Understanding the Reader monad


I'm reading PureScript by Example and got to the part introducing the Reader monad. The example goes like this:

createUser :: Reader Permissions (Maybe User)
createUser = do
  permissions <- ask
  if hasPermission "admin" permissions
    then map Just newUser
    else pure Nothing

The confusing part for me is the ask function. The signature is:

ask   :: forall r. Reader r r

It appears as if it creates a Reader out of thin air 😐

When I was reading about the State monad, it had the same concept with its get function. And the text explained:

the state is implemented as a function argument hidden by the State monad’s data constructor, so there is no explicit reference to pass around.

I'm guessing this is the key, and the same thing is happening here with the Reader, but I don't understand how it works...

When the above example is run via runReader, how does the provided value suddenly appear as a result of ask? The Haskell docs for ask say: Retrieves the monad environment. But my confusion is from where?
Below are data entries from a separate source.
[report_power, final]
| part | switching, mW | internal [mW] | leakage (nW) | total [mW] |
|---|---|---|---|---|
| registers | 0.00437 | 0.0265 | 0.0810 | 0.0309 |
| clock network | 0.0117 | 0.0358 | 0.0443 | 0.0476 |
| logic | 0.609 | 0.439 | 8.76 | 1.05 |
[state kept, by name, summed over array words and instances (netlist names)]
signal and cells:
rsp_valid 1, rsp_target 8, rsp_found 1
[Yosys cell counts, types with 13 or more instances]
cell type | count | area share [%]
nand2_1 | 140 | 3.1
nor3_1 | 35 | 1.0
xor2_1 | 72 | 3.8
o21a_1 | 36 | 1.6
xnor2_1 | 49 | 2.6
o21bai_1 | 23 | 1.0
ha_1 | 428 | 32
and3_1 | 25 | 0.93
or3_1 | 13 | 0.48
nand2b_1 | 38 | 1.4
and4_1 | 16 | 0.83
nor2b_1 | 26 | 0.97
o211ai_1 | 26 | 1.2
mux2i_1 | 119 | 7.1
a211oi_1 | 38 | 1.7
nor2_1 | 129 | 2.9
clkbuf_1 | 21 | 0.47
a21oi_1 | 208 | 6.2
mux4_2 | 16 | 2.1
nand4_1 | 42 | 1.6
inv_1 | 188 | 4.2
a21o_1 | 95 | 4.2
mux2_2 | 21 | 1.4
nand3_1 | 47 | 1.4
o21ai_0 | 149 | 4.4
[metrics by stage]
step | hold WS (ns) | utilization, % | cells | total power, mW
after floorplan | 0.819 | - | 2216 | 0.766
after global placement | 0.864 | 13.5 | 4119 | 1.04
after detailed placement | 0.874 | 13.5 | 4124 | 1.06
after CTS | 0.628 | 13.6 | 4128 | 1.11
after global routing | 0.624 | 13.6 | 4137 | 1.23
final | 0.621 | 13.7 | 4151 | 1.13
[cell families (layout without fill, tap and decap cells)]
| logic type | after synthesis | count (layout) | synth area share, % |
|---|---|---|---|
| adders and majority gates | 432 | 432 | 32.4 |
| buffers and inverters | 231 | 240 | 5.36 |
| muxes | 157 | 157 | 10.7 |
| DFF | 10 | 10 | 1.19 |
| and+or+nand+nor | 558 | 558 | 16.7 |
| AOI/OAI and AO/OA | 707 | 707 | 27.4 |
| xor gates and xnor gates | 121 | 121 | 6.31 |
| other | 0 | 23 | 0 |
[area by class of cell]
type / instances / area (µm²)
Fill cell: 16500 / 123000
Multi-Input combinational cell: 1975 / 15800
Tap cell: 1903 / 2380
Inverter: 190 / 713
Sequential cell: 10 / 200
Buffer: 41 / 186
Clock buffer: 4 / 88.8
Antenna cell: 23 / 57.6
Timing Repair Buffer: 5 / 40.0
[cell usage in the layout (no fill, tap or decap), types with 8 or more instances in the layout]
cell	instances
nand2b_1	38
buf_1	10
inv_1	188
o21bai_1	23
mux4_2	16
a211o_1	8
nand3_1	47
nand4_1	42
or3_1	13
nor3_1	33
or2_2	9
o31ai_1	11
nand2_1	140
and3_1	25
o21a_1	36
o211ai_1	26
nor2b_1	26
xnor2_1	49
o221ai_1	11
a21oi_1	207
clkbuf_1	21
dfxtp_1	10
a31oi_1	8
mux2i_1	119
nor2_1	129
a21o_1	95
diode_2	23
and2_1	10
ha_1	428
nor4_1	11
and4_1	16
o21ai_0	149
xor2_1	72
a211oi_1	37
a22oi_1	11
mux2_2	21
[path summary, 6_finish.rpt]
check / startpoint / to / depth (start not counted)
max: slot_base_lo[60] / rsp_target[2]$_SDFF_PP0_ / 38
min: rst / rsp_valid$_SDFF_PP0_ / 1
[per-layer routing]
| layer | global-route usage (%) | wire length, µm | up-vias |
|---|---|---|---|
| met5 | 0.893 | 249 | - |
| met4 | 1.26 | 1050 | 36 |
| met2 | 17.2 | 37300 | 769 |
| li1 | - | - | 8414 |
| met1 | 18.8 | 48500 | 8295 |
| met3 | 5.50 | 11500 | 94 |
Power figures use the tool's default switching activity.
--- config.mk ---
export PLATFORM = sky130hd
export DESIGN_NAME = dsi_vid_timing
export DESIGN_NICKNAME = d
export VERILOG_FILES = /design/src/rtl/dsi_vtg_pkg.sv /design/src/rtl/dsi_vtg_cfg.sv /design/src/rtl/dsi_vtg_hline.sv /design/src/rtl/dsi_vtg_vframe.sv /design/src/rtl/dsi_vid_timing.sv
export SDC_FILE = /design/constraint.sdc
export NUM_CORES = 1
export LEC_CHECK = 0
export CORE_UTILIZATION = 45
export DETAILED_ROUTE_END_ITERATION = 10
export DONT_BUFFER_PORTS = 1
export GPL_TIMING_DRIVEN = 1
export SLEW_MARGIN = 20
export SYNTH_ARGS = -nofsm -noshare
export SYNTH_HDL_FRONTEND = slang
export SYNTH_SLANG_ARGS = --single-unit
--- constraint.sdc ---
create_clock -name clk -period 6.7 [get_ports clk]
set_input_delay 0.335 -clock clk [delete_from_list [all_inputs] [get_ports clk]]
set_output_delay 0.335 -clock clk [all_outputs]
set_load 0.01 [all_outputs]
===== config.mk =====
export PLATFORM = sky130hd
export DESIGN_NAME = spi_mem_frontend
export DESIGN_NICKNAME = d
export VERILOG_FILES = /design/src/rtl/sfe_pkg.sv /design/src/rtl/sfe_sync.sv /design/src/rtl/sfe_ctrl.sv /design/src/rtl/sfe_rx.sv /design/src/rtl/sfe_tx.sv /design/src/rtl/spi_mem_frontend.sv
export SDC_FILE = /design/constraint.sdc
export NUM_CORES = 1
export LEC_CHECK = 0
export BUFFER_PORTS_ARGS = -buffer_cell sky130_fd_sc_hd__buf_2
export CORE_MARGIN = 1
export CORE_UTILIZATION = 45
export DETAILED_ROUTE_END_ITERATION = 10
export GPL_ROUTABILITY_DRIVEN = 1
export MAX_ROUTING_LAYER = met4
export PLACE_DENSITY = 0.62
export SETUP_SLACK_MARGIN = 0.5
export SYNTH_ARGS = -nofsm -noshare
export SYNTH_HDL_FRONTEND = slang
export SYNTH_HIERARCHICAL = 1
export SYNTH_SLANG_ARGS = --single-unit

===== constraint.sdc =====
create_clock -name clk -period 1.8 [get_ports clk]
set_input_delay 0.27 -clock clk [delete_from_list [all_inputs] [get_ports clk]]
set_output_delay 0.27 -clock clk [all_outputs]
set_load 0.03 [all_outputs]

===== src/rtl/sfe_pkg.sv =====
package sfe_pkg;
  // qualified serial clock events, one cycle wide, in the system domain
  typedef struct packed {
    logic rise;
    logic fall;
  } sck_ev_t;

  localparam int unsigned SFE_MIN_SYNC = 2;
endpackage


===== src/rtl/sfe_sync.sv =====
module sfe_sync #(
  parameter int unsigned W       = 4,
  parameter int unsigned STAGES  = 2,
  parameter logic [W-1:0] RST_VAL = '0
) (
  input  logic         clk,
  input  logic         rst_n,
  input  logic [W-1:0] d,
  output logic [W-1:0] q
);
  generate
    for (genvar i = 0; i < W; i++) begin : g_bit
      logic [STAGES-1:0] chain_q;
      always_ff @(posedge clk or negedge rst_n) begin
        if (!rst_n) chain_q <= {STAGES{RST_VAL[i]}};
        else        chain_q <= {chain_q[STAGES-2:0], d[i]};
      end
      assign q[i] = chain_q[STAGES-1];
    end
  endgenerate
endmodule


===== src/rtl/sfe_ctrl.sv =====
module sfe_ctrl
  import sfe_pkg::*;
(
  input  logic    clk,
  input  logic    rst_n,
  input  logic    s_cs_n,
  input  logic    s_sck,
  input  logic    s_hold_n,
  output logic    frame_on,
  output logic    hold_act,
  output sck_ev_t ev
);
  logic sck_q, cs_q, frame_q, hold_q, armed_q;
  logic frame_d, hold_d, armed_d;
  logic rise_raw, fall_raw, live;

  always_comb begin
    rise_raw = s_sck & ~sck_q;
    fall_raw = ~s_sck & sck_q;
    live     = frame_q & ~s_cs_n & ~hold_q;

    // frame opens only on a seen falling chip select
    frame_d = frame_q;
    if (s_cs_n)                frame_d = 1'b0;
    else if (cs_q && !s_cs_n)  frame_d = 1'b1;

    // pause may begin only with the clock low, ends when released
    if (!frame_q || s_cs_n)    hold_d = 1'b0;
    else if (hold_q)           hold_d = ~s_hold_n;
    else                       hold_d = ~s_hold_n & ~s_sck;

    // falling edges count only after the first rising edge of a frame
    armed_d = armed_q;
    if (!frame_q || s_cs_n)    armed_d = 1'b0;
    else if (live && rise_raw) armed_d = 1'b1;

    ev.rise = live & rise_raw;
    ev.fall = live & fall_raw & armed_q;
  end

  always_ff @(posedge clk or negedge rst_n) begin
    if (!rst_n) begin
      sck_q   <= 1'b0;
      cs_q    <= 1'b0;
      frame_q <= 1'b0;
      hold_q  <= 1'b0;
      armed_q <= 1'b0;
    end else begin
      sck_q   <= s_sck;
      cs_q    <= s_cs_n;
      frame_q <= frame_d;
      hold_q  <= hold_d;
      armed_q <= armed_d;
    end
  end

  assign frame_on = frame_q;
  assign hold_act = hold_q;
endmodule
[config.mk]
export PLATFORM = sky130hd
export DESIGN_NAME = sel_clk_div
export DESIGN_NICKNAME = d
export VERILOG_FILES = /design/src/rtl/sel_clk_div.sv
export SDC_FILE = /design/constraint.sdc
export NUM_CORES = 1
export LEC_CHECK = 0
export ABC_AREA = 1
export BUFFER_PORTS_ARGS = -buffer_cell sky130_fd_sc_hd__buf_4
export CORE_MARGIN = 10
export CORE_UTILIZATION = 30
export DETAILED_ROUTE_END_ITERATION = 6
export PLACE_DENSITY = 0.46
export RECOVER_POWER = 100
export SLEW_MARGIN = 0
export SYNTH_ARGS = -nofsm -noshare
export SYNTH_HDL_FRONTEND = slang
export SYNTH_SLANG_ARGS = --single-unit
export TNS_END_PERCENT = 100
[constraint.sdc]
create_clock -name clk -period 1.8 [get_ports clk]
set_input_delay 0.09 -clock clk [delete_from_list [all_inputs] [get_ports clk]]
set_output_delay 0.09 -clock clk [all_outputs]
set_load 0.02 [all_outputs]
[src/rtl/sel_clk_div.sv]
module sel_clk_div (
  input  logic clk,
  input  logic mr,
  input  logic en,
  input  logic sel_a,
  input  logic sel_b,
  output logic out_a,
  output logic out_b
);

  localparam int PHASES = 12;
  localparam int PW = $clog2(PHASES);
  localparam logic [PW-1:0] LAST = PW'(PHASES - 1);

  logic          en_q;
  logic [PW-1:0] ph, ph_n;
  logic          sa_q, sb_q, sa_n, sb_n;
  logic          at_edge, adv;

  always_ff @(negedge clk or posedge mr)
    if (mr) en_q <= 1'b0;
    else    en_q <= en;

  assign at_edge = (ph == LAST);
  assign adv     = en_q | ~at_edge;
  assign ph_n    = at_edge ? '0 : ph + 1'b1;
  assign sa_n    = at_edge ? sel_a : sa_q;
  assign sb_n    = at_edge ? sel_b : sb_q;

  function automatic logic bank_a(input logic [PW-1:0] p, input logic s);
    return s ? ~p[1] : ~p[0];
  endfunction

  function automatic logic bank_b(input logic [PW-1:0] p, input logic s);
    return s ? (p < PW'(3)) || (p >= PW'(6) && p < PW'(9)) : ~p[1];
  endfunction

  always_ff @(posedge clk or posedge mr)
    if (mr) begin
      ph    <= LAST;
      sa_q  <= 1'b0;
      sb_q  <= 1'b0;
      out_a <= 1'b0;
      out_b <= 1'b0;
    end else if (adv) begin
      ph    <= ph_n;
      sa_q  <= sa_n;
      sb_q  <= sb_n;
      out_a <= bank_a(ph_n, sa_n);
      out_b <= bank_b(ph_n, sb_n);
    end

  always @(negedge clk)
    if (mr) a_r1_rst_low: assert (!out_a && !out_b);

  a_r6_hold_low: assert property (@(posedge clk) disable iff (mr)
    (at_edge && !en_q) |=> ($stable(ph) && !out_a && !out_b));

  a_r8_sel_boundary: assert property (@(posedge clk) disable iff (mr)
    !at_edge |=> ($stable(sa_q) && $stable(sb_q)));

  a_r4_common_rise: assert property (@(posedge clk) disable iff (mr)
    (ph == '0) |-> (out_a && out_b));

  a_r2_quarter_match: assert property (@(posedge clk) disable iff (mr)
    (sa_q && !sb_q) |-> (out_a == out_b));

endmodule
The way I see it, a value gets passed to runReader, gets stored somewhere, and to get it - you call ask... but that makes no sense.

While the example is PureScript, I'm guessing any Haskell-literate person would also be able to answer, hence the Haskell tag.


Solution

  • I don't have a PureScript environment around currently, so I'll try to answer from a Haskell perspective, and hope it helps.

    A Reader is really only a 'wrapper' around a function, so when you get a Reader r r, you really only get a reader from r to r; in other words, a function r -> r.

    You can summon functions out of thin air, because, if you're a Platonist, I suppose they always exist...

    When you use do notation, you're 'inside the monad', so the context r is implicit. In other words, you call a function that returns the r value, and when you use the <- arrow, you simply get that context.